**What is being asked**
Match the word "global". Return each line of the data below where it appears.

Saved data entries

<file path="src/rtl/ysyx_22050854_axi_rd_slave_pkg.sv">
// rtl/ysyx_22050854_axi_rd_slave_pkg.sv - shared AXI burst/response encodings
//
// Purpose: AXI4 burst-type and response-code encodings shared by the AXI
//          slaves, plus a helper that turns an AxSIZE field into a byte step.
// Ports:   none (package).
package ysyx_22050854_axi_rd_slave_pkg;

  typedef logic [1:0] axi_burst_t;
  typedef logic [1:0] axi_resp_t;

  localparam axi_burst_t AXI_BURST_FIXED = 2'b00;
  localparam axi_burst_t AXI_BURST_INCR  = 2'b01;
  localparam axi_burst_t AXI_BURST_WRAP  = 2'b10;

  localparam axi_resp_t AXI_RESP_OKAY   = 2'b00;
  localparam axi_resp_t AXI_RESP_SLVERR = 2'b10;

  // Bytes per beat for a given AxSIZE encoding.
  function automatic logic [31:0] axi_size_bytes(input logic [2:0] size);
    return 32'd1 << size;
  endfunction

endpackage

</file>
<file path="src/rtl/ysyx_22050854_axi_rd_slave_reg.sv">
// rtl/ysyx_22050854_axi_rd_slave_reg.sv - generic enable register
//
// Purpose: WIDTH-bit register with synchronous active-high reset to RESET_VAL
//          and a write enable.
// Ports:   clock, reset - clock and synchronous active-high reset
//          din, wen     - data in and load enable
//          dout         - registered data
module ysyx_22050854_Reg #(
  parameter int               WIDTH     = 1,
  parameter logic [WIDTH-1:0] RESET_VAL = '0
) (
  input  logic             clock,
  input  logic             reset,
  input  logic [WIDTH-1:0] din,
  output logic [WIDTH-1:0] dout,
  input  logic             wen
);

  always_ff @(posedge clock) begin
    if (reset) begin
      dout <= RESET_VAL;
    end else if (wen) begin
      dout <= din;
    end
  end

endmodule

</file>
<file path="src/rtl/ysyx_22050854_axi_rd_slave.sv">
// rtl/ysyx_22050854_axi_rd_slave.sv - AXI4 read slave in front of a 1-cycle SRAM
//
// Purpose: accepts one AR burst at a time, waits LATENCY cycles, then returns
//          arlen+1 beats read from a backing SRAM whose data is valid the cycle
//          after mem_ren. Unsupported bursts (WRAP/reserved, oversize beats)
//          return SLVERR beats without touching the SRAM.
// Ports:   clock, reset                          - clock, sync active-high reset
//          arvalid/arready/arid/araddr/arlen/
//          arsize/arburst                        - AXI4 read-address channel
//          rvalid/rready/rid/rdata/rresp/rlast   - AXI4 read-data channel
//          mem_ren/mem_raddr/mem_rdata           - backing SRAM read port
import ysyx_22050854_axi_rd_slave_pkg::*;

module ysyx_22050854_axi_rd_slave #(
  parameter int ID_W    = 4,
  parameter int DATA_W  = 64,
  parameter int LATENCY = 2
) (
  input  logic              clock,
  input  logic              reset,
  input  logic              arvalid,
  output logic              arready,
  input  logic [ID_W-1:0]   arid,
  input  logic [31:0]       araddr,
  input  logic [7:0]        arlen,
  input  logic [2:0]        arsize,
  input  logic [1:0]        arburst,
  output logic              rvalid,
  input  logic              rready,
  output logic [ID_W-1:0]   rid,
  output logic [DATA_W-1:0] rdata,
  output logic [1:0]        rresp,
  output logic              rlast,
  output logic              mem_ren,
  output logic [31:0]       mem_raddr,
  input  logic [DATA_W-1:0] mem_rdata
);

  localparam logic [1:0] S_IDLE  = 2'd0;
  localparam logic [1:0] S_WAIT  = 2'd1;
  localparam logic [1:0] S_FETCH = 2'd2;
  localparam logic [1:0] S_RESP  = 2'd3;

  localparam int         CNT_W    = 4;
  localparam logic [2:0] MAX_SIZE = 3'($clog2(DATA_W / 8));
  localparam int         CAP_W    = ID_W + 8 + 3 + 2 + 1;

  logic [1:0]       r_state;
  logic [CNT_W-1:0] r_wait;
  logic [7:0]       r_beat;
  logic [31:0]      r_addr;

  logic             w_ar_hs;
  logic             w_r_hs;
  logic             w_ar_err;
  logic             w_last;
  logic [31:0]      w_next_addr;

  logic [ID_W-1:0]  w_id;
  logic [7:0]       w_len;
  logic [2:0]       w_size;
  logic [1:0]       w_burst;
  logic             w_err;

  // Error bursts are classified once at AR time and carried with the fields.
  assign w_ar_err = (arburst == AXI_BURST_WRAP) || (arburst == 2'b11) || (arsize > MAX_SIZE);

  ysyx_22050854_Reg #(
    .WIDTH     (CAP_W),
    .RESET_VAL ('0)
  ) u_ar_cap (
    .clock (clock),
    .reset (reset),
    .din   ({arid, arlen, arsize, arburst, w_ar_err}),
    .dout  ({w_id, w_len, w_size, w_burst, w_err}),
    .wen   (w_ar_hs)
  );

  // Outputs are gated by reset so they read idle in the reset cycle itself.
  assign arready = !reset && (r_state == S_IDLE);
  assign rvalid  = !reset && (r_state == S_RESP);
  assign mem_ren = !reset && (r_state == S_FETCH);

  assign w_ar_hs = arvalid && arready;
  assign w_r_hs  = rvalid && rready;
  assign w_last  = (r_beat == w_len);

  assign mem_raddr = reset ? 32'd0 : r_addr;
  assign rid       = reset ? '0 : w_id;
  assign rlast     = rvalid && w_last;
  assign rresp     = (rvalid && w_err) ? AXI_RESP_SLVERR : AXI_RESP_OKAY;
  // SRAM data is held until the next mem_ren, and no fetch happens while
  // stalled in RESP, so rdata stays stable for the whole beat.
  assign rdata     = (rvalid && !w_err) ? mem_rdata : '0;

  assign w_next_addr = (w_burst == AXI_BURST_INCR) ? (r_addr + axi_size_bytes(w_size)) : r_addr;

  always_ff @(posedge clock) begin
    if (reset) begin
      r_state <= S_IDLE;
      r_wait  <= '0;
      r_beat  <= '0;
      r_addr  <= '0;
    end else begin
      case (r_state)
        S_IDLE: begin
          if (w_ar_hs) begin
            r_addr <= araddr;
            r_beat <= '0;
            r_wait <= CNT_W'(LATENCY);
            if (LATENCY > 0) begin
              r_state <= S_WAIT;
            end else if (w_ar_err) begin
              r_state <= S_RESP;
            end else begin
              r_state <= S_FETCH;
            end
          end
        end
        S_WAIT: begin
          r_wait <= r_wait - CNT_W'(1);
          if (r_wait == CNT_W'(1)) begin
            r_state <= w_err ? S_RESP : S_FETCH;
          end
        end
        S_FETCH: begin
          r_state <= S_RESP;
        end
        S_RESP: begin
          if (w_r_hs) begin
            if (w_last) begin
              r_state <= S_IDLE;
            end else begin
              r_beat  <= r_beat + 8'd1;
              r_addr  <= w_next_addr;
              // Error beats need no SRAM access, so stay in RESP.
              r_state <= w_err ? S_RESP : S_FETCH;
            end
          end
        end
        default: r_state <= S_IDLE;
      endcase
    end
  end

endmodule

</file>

---

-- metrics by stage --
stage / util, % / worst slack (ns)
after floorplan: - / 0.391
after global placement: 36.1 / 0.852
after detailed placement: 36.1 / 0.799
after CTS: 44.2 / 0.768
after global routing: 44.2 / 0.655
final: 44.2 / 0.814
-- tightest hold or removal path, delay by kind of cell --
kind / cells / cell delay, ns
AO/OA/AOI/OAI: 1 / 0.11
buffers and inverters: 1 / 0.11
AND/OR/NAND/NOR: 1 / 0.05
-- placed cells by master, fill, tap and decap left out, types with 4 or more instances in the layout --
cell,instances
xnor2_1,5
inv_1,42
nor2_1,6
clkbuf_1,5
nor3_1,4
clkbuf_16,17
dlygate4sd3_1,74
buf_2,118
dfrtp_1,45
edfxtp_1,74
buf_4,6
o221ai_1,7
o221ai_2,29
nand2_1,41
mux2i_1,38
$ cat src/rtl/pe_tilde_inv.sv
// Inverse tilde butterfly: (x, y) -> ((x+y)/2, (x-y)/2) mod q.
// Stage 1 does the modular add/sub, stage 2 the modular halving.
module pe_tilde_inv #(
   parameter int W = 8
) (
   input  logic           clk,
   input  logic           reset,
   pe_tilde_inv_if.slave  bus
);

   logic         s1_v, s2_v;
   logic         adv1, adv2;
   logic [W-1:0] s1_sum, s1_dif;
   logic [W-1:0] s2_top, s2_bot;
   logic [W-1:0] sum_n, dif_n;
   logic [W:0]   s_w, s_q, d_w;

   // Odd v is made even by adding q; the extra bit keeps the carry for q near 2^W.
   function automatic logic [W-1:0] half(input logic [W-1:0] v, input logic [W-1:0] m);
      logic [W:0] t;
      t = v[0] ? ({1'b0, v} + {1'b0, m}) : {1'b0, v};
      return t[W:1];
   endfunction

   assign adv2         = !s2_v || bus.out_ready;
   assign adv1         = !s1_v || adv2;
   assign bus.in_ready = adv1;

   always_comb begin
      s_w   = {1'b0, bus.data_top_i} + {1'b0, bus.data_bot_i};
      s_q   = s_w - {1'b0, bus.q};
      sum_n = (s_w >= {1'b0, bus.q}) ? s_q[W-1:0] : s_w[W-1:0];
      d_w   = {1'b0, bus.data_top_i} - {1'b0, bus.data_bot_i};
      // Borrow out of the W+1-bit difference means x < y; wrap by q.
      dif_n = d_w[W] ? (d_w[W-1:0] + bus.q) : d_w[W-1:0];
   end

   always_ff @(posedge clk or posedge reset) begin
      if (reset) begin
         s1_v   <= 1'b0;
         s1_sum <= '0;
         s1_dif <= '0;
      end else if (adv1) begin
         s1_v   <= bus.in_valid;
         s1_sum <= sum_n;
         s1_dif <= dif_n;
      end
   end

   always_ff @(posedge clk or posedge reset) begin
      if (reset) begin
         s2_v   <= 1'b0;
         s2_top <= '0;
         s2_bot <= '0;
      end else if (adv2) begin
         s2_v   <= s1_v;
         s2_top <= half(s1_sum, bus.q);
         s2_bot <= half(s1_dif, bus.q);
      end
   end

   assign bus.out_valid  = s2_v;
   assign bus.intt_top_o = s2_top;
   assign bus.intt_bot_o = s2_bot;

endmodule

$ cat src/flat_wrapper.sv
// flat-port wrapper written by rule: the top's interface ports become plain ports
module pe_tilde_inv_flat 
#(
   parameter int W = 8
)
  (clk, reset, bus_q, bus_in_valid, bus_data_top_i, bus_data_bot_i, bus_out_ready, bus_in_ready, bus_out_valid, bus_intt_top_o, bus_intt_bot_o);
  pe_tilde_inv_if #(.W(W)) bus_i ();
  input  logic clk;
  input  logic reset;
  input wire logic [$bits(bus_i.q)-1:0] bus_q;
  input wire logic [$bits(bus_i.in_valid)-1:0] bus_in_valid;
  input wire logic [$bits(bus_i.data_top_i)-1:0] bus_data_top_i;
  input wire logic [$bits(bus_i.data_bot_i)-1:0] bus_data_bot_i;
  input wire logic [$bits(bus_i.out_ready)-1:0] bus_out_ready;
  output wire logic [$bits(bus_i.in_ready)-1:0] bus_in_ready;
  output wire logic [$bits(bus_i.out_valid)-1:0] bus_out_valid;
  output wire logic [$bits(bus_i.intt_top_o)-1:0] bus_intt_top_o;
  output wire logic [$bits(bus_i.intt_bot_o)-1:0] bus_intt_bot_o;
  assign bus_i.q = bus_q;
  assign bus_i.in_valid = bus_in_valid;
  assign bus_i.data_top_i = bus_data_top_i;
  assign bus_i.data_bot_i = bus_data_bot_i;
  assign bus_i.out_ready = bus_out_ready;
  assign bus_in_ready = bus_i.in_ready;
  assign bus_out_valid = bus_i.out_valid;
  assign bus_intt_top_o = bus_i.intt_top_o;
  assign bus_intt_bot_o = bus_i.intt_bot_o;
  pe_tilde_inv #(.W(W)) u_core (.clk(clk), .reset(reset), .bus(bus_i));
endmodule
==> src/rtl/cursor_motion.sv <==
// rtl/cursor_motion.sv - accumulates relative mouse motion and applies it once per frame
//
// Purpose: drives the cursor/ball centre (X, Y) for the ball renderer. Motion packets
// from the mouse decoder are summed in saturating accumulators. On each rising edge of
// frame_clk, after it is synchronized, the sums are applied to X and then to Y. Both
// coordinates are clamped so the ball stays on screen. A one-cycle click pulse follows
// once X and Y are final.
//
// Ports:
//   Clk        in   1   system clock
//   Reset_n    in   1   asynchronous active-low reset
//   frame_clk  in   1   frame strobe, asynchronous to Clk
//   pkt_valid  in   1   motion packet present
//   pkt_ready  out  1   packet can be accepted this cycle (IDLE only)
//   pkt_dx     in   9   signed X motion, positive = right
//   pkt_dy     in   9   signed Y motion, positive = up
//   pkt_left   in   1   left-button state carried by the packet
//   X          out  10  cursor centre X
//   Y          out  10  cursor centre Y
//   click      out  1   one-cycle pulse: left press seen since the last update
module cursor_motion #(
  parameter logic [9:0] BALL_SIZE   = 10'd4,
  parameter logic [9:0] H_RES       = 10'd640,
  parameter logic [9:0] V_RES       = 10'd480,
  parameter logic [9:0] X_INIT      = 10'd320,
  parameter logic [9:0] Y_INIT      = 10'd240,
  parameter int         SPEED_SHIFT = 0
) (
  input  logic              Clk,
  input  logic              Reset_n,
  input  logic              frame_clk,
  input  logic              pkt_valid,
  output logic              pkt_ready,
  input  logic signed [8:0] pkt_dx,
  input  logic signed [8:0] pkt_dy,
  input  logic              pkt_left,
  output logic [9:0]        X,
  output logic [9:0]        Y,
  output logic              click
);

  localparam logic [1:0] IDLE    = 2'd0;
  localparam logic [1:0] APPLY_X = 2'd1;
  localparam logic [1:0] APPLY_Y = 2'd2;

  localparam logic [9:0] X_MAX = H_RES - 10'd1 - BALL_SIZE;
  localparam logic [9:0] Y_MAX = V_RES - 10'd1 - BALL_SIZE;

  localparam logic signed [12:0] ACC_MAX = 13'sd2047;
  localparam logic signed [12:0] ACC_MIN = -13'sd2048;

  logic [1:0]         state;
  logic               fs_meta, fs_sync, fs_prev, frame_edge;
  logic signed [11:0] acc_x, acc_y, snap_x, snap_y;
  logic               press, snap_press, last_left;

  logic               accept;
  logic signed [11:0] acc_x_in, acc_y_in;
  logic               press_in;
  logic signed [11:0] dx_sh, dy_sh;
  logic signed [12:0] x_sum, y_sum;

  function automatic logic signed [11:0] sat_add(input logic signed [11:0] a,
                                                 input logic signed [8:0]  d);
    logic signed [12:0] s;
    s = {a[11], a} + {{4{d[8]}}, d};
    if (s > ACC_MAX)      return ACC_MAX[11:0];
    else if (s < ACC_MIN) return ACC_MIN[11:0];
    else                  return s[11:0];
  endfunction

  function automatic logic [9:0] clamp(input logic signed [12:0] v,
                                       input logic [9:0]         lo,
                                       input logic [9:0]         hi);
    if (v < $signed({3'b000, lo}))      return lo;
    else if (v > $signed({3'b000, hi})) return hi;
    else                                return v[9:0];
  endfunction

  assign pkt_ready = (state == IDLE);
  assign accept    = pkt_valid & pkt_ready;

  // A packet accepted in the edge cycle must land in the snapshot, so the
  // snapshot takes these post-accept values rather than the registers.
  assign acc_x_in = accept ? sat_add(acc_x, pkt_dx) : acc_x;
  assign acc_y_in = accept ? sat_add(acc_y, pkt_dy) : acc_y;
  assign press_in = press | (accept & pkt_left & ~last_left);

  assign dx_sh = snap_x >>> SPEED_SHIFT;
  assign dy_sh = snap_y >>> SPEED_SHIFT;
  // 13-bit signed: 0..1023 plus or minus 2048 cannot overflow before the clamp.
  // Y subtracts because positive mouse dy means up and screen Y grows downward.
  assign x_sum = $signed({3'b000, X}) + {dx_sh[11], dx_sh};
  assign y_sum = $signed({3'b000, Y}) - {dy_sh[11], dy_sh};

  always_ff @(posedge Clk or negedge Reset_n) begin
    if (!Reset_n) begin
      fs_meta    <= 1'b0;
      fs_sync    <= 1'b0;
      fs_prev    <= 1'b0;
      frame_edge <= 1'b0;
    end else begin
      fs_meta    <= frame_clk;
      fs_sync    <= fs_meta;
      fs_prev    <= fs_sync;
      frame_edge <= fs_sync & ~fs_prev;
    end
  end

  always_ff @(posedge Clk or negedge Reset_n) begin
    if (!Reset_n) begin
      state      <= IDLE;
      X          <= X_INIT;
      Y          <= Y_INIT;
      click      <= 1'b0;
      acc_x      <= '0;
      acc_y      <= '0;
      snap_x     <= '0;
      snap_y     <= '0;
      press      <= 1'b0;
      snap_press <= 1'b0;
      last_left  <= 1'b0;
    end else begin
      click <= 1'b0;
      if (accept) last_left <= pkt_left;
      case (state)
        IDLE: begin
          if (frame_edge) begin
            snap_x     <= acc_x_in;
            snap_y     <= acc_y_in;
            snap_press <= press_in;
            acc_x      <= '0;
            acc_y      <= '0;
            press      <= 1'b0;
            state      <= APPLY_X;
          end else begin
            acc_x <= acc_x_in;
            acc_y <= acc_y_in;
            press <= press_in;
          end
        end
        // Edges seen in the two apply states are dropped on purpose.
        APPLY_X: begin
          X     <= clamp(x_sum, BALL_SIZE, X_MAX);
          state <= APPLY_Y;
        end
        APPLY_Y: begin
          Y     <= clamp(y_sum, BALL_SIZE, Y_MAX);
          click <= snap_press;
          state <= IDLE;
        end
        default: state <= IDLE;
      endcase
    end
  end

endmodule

==

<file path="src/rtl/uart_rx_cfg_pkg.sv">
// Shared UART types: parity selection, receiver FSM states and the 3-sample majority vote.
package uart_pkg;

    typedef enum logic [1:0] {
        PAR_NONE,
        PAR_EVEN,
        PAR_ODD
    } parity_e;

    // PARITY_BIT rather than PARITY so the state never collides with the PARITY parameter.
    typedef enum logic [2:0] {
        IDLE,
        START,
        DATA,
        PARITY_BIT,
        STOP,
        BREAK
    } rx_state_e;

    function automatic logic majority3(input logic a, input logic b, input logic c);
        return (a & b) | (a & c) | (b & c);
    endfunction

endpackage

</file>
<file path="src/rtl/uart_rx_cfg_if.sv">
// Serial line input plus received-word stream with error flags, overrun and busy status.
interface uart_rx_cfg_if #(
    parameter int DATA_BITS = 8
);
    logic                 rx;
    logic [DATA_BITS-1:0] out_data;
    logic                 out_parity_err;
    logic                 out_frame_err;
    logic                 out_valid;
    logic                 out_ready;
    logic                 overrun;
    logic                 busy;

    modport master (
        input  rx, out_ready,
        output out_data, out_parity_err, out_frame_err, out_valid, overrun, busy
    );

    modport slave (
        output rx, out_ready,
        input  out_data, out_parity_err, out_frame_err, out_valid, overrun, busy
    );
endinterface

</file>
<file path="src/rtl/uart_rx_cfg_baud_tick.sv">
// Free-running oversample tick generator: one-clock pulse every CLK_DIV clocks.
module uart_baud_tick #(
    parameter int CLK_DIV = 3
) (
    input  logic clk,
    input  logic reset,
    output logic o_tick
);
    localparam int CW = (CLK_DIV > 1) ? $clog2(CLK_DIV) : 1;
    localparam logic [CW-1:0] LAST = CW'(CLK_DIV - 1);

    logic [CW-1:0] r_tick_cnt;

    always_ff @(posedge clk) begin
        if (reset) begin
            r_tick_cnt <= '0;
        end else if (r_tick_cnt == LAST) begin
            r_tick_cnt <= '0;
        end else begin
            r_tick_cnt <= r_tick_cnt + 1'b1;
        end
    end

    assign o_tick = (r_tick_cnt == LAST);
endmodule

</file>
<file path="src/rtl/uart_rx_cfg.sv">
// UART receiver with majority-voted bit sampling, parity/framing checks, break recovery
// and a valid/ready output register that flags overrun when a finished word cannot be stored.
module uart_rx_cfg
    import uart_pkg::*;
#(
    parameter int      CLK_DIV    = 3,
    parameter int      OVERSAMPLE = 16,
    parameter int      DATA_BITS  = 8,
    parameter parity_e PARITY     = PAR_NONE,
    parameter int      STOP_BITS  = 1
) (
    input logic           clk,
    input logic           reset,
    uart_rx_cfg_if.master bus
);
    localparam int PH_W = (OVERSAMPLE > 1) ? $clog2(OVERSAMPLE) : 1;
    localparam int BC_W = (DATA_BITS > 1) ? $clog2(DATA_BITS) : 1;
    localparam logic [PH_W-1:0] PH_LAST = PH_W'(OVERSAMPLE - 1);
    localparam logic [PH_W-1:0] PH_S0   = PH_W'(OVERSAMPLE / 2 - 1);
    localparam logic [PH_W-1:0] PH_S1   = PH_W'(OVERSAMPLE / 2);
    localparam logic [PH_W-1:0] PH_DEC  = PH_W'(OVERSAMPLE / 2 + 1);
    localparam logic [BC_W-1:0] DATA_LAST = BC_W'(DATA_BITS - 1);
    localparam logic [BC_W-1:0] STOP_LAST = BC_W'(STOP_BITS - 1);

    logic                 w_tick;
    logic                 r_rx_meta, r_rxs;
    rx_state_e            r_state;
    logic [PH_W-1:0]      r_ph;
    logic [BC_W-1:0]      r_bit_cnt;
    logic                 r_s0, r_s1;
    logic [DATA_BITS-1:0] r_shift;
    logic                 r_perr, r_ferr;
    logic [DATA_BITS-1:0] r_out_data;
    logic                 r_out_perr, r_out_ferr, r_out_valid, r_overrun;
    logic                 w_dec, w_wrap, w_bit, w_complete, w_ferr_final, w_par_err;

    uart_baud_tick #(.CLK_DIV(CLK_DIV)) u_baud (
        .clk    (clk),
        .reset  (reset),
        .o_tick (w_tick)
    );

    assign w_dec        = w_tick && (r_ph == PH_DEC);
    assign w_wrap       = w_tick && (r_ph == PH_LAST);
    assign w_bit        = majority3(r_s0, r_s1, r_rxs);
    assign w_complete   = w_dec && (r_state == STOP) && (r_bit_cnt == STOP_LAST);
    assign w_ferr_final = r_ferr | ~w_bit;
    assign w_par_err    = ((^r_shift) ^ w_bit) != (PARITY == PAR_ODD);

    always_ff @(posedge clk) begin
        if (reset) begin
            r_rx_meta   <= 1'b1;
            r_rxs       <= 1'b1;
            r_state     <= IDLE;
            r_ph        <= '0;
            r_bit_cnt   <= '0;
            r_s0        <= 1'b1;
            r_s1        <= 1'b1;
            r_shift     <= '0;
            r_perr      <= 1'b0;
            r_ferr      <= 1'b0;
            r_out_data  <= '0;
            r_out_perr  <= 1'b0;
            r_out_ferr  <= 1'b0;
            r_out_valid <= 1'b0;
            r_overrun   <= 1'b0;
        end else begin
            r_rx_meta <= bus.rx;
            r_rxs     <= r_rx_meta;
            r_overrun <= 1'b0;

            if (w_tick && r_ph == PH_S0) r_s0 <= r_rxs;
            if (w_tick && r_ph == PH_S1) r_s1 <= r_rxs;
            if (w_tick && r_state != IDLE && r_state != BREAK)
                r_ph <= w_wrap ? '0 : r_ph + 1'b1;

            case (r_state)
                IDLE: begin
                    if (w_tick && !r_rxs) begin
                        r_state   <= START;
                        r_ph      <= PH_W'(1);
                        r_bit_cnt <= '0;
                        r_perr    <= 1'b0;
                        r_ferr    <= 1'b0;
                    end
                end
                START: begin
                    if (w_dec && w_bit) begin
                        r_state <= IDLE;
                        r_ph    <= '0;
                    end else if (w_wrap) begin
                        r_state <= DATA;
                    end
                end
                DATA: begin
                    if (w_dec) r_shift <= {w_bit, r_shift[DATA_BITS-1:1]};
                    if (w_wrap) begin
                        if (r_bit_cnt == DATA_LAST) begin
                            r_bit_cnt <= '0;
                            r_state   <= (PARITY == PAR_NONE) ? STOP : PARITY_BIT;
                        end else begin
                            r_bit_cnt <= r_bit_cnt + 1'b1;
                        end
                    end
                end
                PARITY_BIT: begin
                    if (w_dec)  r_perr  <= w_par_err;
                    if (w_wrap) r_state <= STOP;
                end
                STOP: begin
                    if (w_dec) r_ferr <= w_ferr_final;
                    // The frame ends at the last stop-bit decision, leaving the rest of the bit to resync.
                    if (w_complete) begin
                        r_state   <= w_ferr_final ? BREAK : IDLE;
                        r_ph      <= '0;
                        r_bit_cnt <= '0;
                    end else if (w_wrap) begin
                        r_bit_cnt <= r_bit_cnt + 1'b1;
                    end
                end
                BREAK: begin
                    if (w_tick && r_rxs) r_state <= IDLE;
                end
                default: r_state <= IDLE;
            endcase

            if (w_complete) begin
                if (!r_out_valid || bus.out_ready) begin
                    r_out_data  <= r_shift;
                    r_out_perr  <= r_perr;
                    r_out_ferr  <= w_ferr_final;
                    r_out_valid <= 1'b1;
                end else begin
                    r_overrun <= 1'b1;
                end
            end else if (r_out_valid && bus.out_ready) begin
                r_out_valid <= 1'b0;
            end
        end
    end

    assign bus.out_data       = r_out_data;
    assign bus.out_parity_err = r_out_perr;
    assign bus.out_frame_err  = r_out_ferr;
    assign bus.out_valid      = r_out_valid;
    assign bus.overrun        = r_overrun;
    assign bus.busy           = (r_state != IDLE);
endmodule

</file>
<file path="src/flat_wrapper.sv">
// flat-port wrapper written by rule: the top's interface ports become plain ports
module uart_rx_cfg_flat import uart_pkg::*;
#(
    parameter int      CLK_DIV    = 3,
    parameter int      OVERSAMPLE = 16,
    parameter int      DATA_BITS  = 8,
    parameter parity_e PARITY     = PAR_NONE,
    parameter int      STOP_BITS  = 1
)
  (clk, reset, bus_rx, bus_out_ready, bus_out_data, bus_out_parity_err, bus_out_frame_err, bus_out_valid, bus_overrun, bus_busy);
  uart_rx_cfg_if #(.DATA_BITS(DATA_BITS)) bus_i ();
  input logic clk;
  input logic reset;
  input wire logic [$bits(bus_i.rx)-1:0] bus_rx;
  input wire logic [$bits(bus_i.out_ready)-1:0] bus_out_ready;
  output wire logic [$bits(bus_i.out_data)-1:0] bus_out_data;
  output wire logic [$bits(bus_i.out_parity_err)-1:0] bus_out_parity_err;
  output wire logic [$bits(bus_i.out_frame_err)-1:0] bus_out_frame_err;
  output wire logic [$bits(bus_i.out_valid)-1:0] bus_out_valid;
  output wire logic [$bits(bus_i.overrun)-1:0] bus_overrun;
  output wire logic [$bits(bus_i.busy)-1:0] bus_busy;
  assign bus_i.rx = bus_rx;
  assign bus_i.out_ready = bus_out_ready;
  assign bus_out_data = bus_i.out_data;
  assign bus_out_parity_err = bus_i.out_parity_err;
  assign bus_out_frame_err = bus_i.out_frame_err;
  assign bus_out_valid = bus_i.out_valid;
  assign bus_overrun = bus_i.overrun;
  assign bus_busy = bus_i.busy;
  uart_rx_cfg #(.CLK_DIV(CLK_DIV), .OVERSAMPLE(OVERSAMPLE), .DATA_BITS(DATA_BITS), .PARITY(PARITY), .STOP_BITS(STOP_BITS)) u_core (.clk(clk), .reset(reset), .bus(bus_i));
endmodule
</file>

**Solved problem**
after global placement: 36.1 / 0.852
after global routing: 44.2 / 0.655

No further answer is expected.